> **Source material**
'''

`src/rtl/nts_tx_pkg.sv`:
```
// nts_tx_pkg
//   Shared definitions for the NTS transmit path.
//   - tx_state_t      : dispatcher FSM state encoding
//   - tx_entry_t      : one stream beat {data, keep, last} as held in the output FIFO
//   - bytes_valid     : legal range check for a bytes-in-last-word count (1..8)
//   - keep_from_bytes : byte-enable mask with n leading ones, all ones when n is illegal
package nts_tx_pkg;

  localparam int DATA_W  = 64;
  localparam int KEEP_W  = 8;
  localparam int ENTRY_W = DATA_W + KEEP_W + 1;

  typedef enum logic [2:0] {
    ST_IDLE    = 3'd0,
    ST_READ    = 3'd1,
    ST_DRAIN   = 3'd2,
    ST_RELEASE = 3'd3,
    ST_GAP     = 3'd4
  } tx_state_t;

  typedef struct packed {
    logic [DATA_W-1:0] data;
    logic [KEEP_W-1:0] keep;
    logic              last;
  } tx_entry_t;

  function automatic logic bytes_valid(input logic [3:0] n);
    return (n != 4'd0) && (n <= 4'd8);
  endfunction

  // Byte 0 sits in the top lane, so n valid bytes are the n most significant
  // keep bits. An illegal count falls back to a full word.
  function automatic logic [KEEP_W-1:0] keep_from_bytes(input logic [3:0] n);
    logic [KEEP_W-1:0] k;
    k = 8'hFF;
    if (bytes_valid(n)) begin
      k = 8'hFF << (4'd8 - n);
    end
    return k;
  endfunction

endpackage

```
`src/rtl/nts_tx_skid_fifo.sv`:
```
// nts_tx_skid_fifo
//   Two-entry output buffer between the transmit-buffer read side and the MAC
//   stream. Entry 0 (slot0) is always the head, so the presented beat stays
//   stable until it is popped.
//   Ports:
//     clk, reset_n  : clock, synchronous active-low reset (empties and zeroes)
//     push          : write push_entry this cycle
//     push_entry    : {data, keep, last}
//     pop           : head consumed this cycle (only meaningful while valid)
//     head          : head entry
//     valid         : at least one entry held
//     occupancy     : number of entries held (0..2)
module nts_tx_skid_fifo
  import nts_tx_pkg::*;
#(
  parameter int WIDTH = ENTRY_W
) (
  input  logic             clk,
  input  logic             reset_n,
  input  logic             push,
  input  logic [WIDTH-1:0] push_entry,
  input  logic             pop,
  output logic [WIDTH-1:0] head,
  output logic             valid,
  output logic [1:0]       occupancy
);

  logic [WIDTH-1:0] slot0;
  logic [WIDTH-1:0] slot1;
  logic [1:0]       count;

  // Shift-style storage: a pop moves slot1 forward into slot0. The caller
  // never pushes into a full buffer; such a push is dropped rather than
  // overwriting the entry being presented.
  always_ff @(posedge clk) begin
    if (!reset_n) begin
      slot0 <= '0;
      slot1 <= '0;
      count <= 2'd0;
    end else begin
      case ({push, pop})
        2'b10: begin
          if (count == 2'd0) begin
            slot0 <= push_entry;
            count <= 2'd1;
          end else if (count == 2'd1) begin
            slot1 <= push_entry;
            count <= 2'd2;
          end
        end
        2'b01: begin
          if (count != 2'd0) begin
            slot0 <= slot1;
            count <= count - 2'd1;
          end
        end
        2'b11: begin
          if (count == 2'd2) begin
            slot0 <= slot1;
            slot1 <= push_entry;
          end else begin
            slot0 <= push_entry;
            count <= 2'd1;
          end
        end
        default: begin
        end
      endcase
    end
  end

  assign head      = slot0;
  assign valid     = (count != 2'd0);
  assign occupancy = count;

endmodule

```
`src/rtl/nts_tx_mac_dispatcher.sv`:
```
// nts_tx_mac_dispatcher
//   Reads a finished NTS response packet out of the transmit buffer and
//   streams it to the Ethernet MAC as 64-bit big-endian beats, then hands the
//   buffer back with a one-cycle release pulse.
//   Ports:
//     i_clk, i_reset_n                 : clock, synchronous active-low reset
//     i_dispatch_tx_packet_available   : upstream holds a complete packet
//     i_dispatch_tx_fifo_empty         : every word of the packet has been read
//     o_dispatch_tx_fifo_rd_en         : read one word (data returns next cycle)
//     i_dispatch_tx_fifo_rd_data       : read data, valid the cycle after rd_en
//     i_dispatch_tx_bytes_last_word    : valid bytes in the last word (1..8)
//     o_dispatch_tx_packet_read        : one-cycle release of the upstream packet
//     o_tx_valid/i_tx_ready            : MAC stream handshake
//     o_tx_data/o_tx_keep/o_tx_last    : stream beat; byte 0 in [63:56]
//     o_error                          : sticky bad byte count or overrun
//     o_packets_sent                   : completed packets, wrapping
module nts_tx_mac_dispatcher
  import nts_tx_pkg::*;
#(
  parameter int MAX_WORDS = 256
) (
  input  logic              i_clk,
  input  logic              i_reset_n,
  input  logic              i_dispatch_tx_packet_available,
  input  logic              i_dispatch_tx_fifo_empty,
  output logic              o_dispatch_tx_fifo_rd_en,
  input  logic [DATA_W-1:0] i_dispatch_tx_fifo_rd_data,
  input  logic [3:0]        i_dispatch_tx_bytes_last_word,
  output logic              o_dispatch_tx_packet_read,
  output logic              o_tx_valid,
  input  logic              i_tx_ready,
  output logic [DATA_W-1:0] o_tx_data,
  output logic [KEEP_W-1:0] o_tx_keep,
  output logic              o_tx_last,
  output logic              o_error,
  output logic [31:0]       o_packets_sent
);

  localparam int CNT_W = $clog2(MAX_WORDS + 1);

  tx_state_t  state;
  logic       inflight;
  logic       last_captured;
  logic [CNT_W-1:0] issued;
  logic [CNT_W-1:0] captured;

  tx_entry_t  head;
  tx_entry_t  push_entry;
  logic       head_valid;
  logic [1:0] occupancy;
  logic       pop;
  logic       rd_en;
  logic [2:0] committed;
  logic       overrun;
  logic       capture_last;
  logic       bad_bytes;

  assign pop = head_valid && i_tx_ready;

  // A read is only issued when the word it returns is guaranteed a FIFO slot:
  // words held plus the one in flight, less the beat leaving this cycle, must
  // stay below two. The issue count cap keeps an overlong packet from reading
  // past the word that gets a forced last.
  always_comb begin
    committed = {1'b0, occupancy} + {2'b00, inflight};
    rd_en     = 1'b0;
    if ((state == ST_READ) && !i_dispatch_tx_fifo_empty && !last_captured &&
        (issued < CNT_W'(MAX_WORDS)) && (committed < (3'd2 + {2'b00, pop}))) begin
      rd_en = 1'b1;
    end
  end

  // Capture side. The upstream empty flag in the capture cycle tells us the
  // returning word was the final one. Reaching the word limit without that
  // flag means the packet is too long, so the word is closed off as last.
  always_comb begin
    overrun         = inflight && !i_dispatch_tx_fifo_empty &&
                      (captured == CNT_W'(MAX_WORDS - 1));
    capture_last    = i_dispatch_tx_fifo_empty || overrun;
    bad_bytes       = inflight && i_dispatch_tx_fifo_empty &&
                      !bytes_valid(i_dispatch_tx_bytes_last_word);
    push_entry.data = i_dispatch_tx_fifo_rd_data;
    push_entry.keep = i_dispatch_tx_fifo_empty ?
                      keep_from_bytes(i_dispatch_tx_bytes_last_word) : 8'hFF;
    push_entry.last = capture_last;
  end

  nts_tx_skid_fifo #(
    .WIDTH(ENTRY_W)
  ) u_skid_fifo (
    .clk        (i_clk),
    .reset_n    (i_reset_n),
    .push       (inflight),
    .push_entry (push_entry),
    .pop        (pop),
    .head       (head),
    .valid      (head_valid),
    .occupancy  (occupancy)
  );

  // Packet sequencing. The release pulse is raised on entry to RELEASE so it
  // is visible for exactly that cycle; the sent counter advances as RELEASE
  // ends. GAP guarantees a dead cycle before the next packet is looked at.
  always_ff @(posedge i_clk) begin
    if (!i_reset_n) begin
      state                     <= ST_IDLE;
      inflight                  <= 1'b0;
      last_captured             <= 1'b0;
      issued                    <= '0;
      captured                  <= '0;
      o_dispatch_tx_packet_read <= 1'b0;
      o_error                   <= 1'b0;
      o_packets_sent            <= 32'd0;
    end else begin
      inflight                  <= rd_en;
      o_dispatch_tx_packet_read <= 1'b0;
      if (bad_bytes || overrun) begin
        o_error <= 1'b1;
      end
      if (rd_en) begin
        issued <= issued + CNT_W'(1);
      end
      if (inflight) begin
        captured <= captured + CNT_W'(1);
        if (capture_last) begin
          last_captured <= 1'b1;
        end
      end
      case (state)
        ST_IDLE: begin
          issued        <= '0;
          captured      <= '0;
          last_captured <= 1'b0;
          if (i_dispatch_tx_packet_available) begin
            state <= ST_READ;
          end
        end
        ST_READ: begin
          if (inflight && capture_last) begin
            state <= ST_DRAIN;
          end
        end
        ST_DRAIN: begin
          if (pop && head.last) begin
            state                     <= ST_RELEASE;
            o_dispatch_tx_packet_read <= 1'b1;
          end
        end
        ST_RELEASE: begin
          o_packets_sent <= o_packets_sent + 32'd1;
          state          <= ST_GAP;
        end
        ST_GAP: begin
          state <= ST_IDLE;
        end
        default: begin
          state <= ST_IDLE;
        end
      endcase
    end
  end

  assign o_dispatch_tx_fifo_rd_en = rd_en;
  assign o_tx_valid               = head_valid;
  assign o_tx_data                = head.data;
  assign o_tx_keep                = head.keep;
  assign o_tx_last                = head.last;

endmodule

```
`config.mk`:
```
export PLATFORM = sky130hd
export DESIGN_NAME = nts_tx_mac_dispatcher
export DESIGN_NICKNAME = d
export VERILOG_FILES = /design/src/rtl/nts_tx_pkg.sv /design/src/rtl/nts_tx_skid_fifo.sv /design/src/rtl/nts_tx_mac_dispatcher.sv
export SDC_FILE = /design/constraint.sdc
export NUM_CORES = 1
export LEC_CHECK = 0
export ABC_AREA = 0
export BUFFER_PORTS_ARGS = -buffer_cell sky130_fd_sc_hd__buf_2
export CAP_MARGIN = 10
export CORE_UTILIZATION = 30
export DETAILED_ROUTE_END_ITERATION = 12
export GPL_TIMING_DRIVEN = 0
export SLEW_MARGIN = 20
export SYNTH_ARGS = -nofsm -noshare
export SYNTH_HDL_FRONTEND = slang
export SYNTH_HIERARCHICAL = 1
export SYNTH_SLANG_ARGS = --single-unit
```
`constraint.sdc`:
```
create_clock -name i_clk -period 2.5 [get_ports i_clk]
set_input_delay 0.125 -clock i_clk [delete_from_list [all_inputs] [get_ports i_clk]]
set_output_delay 0.125 -clock i_clk [all_outputs]
set_load 0.02 [all_outputs]
```
==> flow_summary.toml <==
[status]
run_status = "complete, no violations"

[timing]
achievable-frequency_ghz = 0.4241
timing.final.crit_share = 0.9432
time_the_final_worst_path_needs_with_i_o_delays_and_setup_ns = 2.358
fin_worst_hold_slack_ns = 0.03974
worst_pin_slew_ns = 1.049
setup_total_negative_slack_ns = 0
timing.slew.headroom = 0.2949
finalMaxSlewViolations = 0
worst_setup_skew_after_layout_ns = 0.01050
grt_setup_unrepaired = "false"
final_hold_viol_count = 0
timing.final.setup_violations = 0

[global_route]
wire_length_of_the_first_global_routing_pass_um = 47810
grt_max_degree = 13
via_count_of_the_first_global_routing_pass = 8836
track_usage = 0.1800
grt_overflow = 0
grt_antenna_before_repair = 0

[route]
routed_wire_length_per_instance_um = 16.76
dr.first_iter.drc_count = 629
dr_wl_met2_um = 13880
final_antenna_net_count = 0
detail_route.first_pass.iterations = 5
final_routed_wirelength_um = 30100
routed-via-count = 9235
wl_met3_um = 1651
drc = 0
topRoutingLayerUsed = "met4"
avgViaCountPerCell = 5.142
drt-met1-wl_um = 13600

[placed_design]
rd_place_congestion = 0.8113
port_buffers = 181
dp.final_hpwl_um = 21080

[clock_tree]
clockBufferDepth = 3
ctsRootBufferMaster = "clkbuf_16"
cts-buffers-inserted = 24
number_of_h_tree_levels = 1
insertion_delay_ns = 0.51
clk_pin_slew_worst_paths_ns = 0.06
tritoncts_num_sinks = 205
tritoncts = "done"

[final_layout]
fill_cells = 3212
finalNetCount = 1464
area_growth_syn_to_layout_pct = 30.61
layout-drive-gt1-share = 0.1980
num_antenna_cells = 0

[pwr]
cellLeakagePower_nw = 4.771
power_switching_mw = 1.863
ir_worst_vdd_mv = 0.3999
clkPwrFrac = 0.472
netSwitchingFraction = 0.2406
internal_cell_power_mw = 5.881
power_density_mw_per_mm2 = 619.6
power_frac_comb = 0.094
power.share.sequential = 0.434

[die]
core_mm2 = 0.03147
design.portCount = 182
die_height_um = 180.6
fp.dieArea_mm2 = 0.03262
start_util = 0.3040
die-width_um = 180.6
row_count = 65

[run]
cap_violations = 0

[worst_setup_path]
timing.critical_path.slowest_stage_cell = "or4_4"
startpoint_type = "register"
crit_family = "simple AND/OR/NAND/NOR gates"
worst_path_cell_chain = "ha_1 > ha_1 > or4_4 > a211oi_4 > buf_2"
worstPathBufferInverterCount = 1
crit_path_end_kind = "output pin"
most_used_cell_along_the_critical_path = "ha_1"
timing.critical_path.arrival_ns = 2.23
worst_setup_path_startpoint = "inflight"
timing.critical_path.slowest_cell_delay_ns = 0.46
worstPathMaxFanout = 11
worst_ep_required_time_ns = 2.38
worstSetupPathType = "reg -> out"
crit-reg2reg-launch = "u_skid_fifo/occupancy[0]"

[yosys]
ys_types = 61
synthesis.instances = 1104
synth.yosys.seq_area_share = 0.4289
synth_nets = 1192
synth.cells.most_frequent = "dfxtp_1 (205), nand2_1 (178), o21ai_0 (159)"
netlist_area_before_placement_mm2 = 0.009569
netlist.area_leader.share = 0.4289
synth_enable_flop_cells = 0
synth_flop_cell = "dfxtp_1"
postSynthRegisterBits = 205
ys_top_cells_by_area = "dfxtp_1 (43%), mux2i_1 (8.6%), o21ai_0 (8.3%)"
synthMostInstantiatedCell = "dfxtp_1"
yosys.area.top_type = "dfxtp_1"
async_reset_ff_frac = 0
yosysWarningCount = 6
synth_area_per_cell_um2 = 8.668

[worst_hold_path]
min-delay-path-class = "in -> reg"
hp-start = "i_dispatch_tx_fifo_empty"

'''

> **Exercise prompt**
Copy each line of the listing that contains "typedef".

> **Answer below**
  typedef enum logic [2:0] {
  typedef struct packed {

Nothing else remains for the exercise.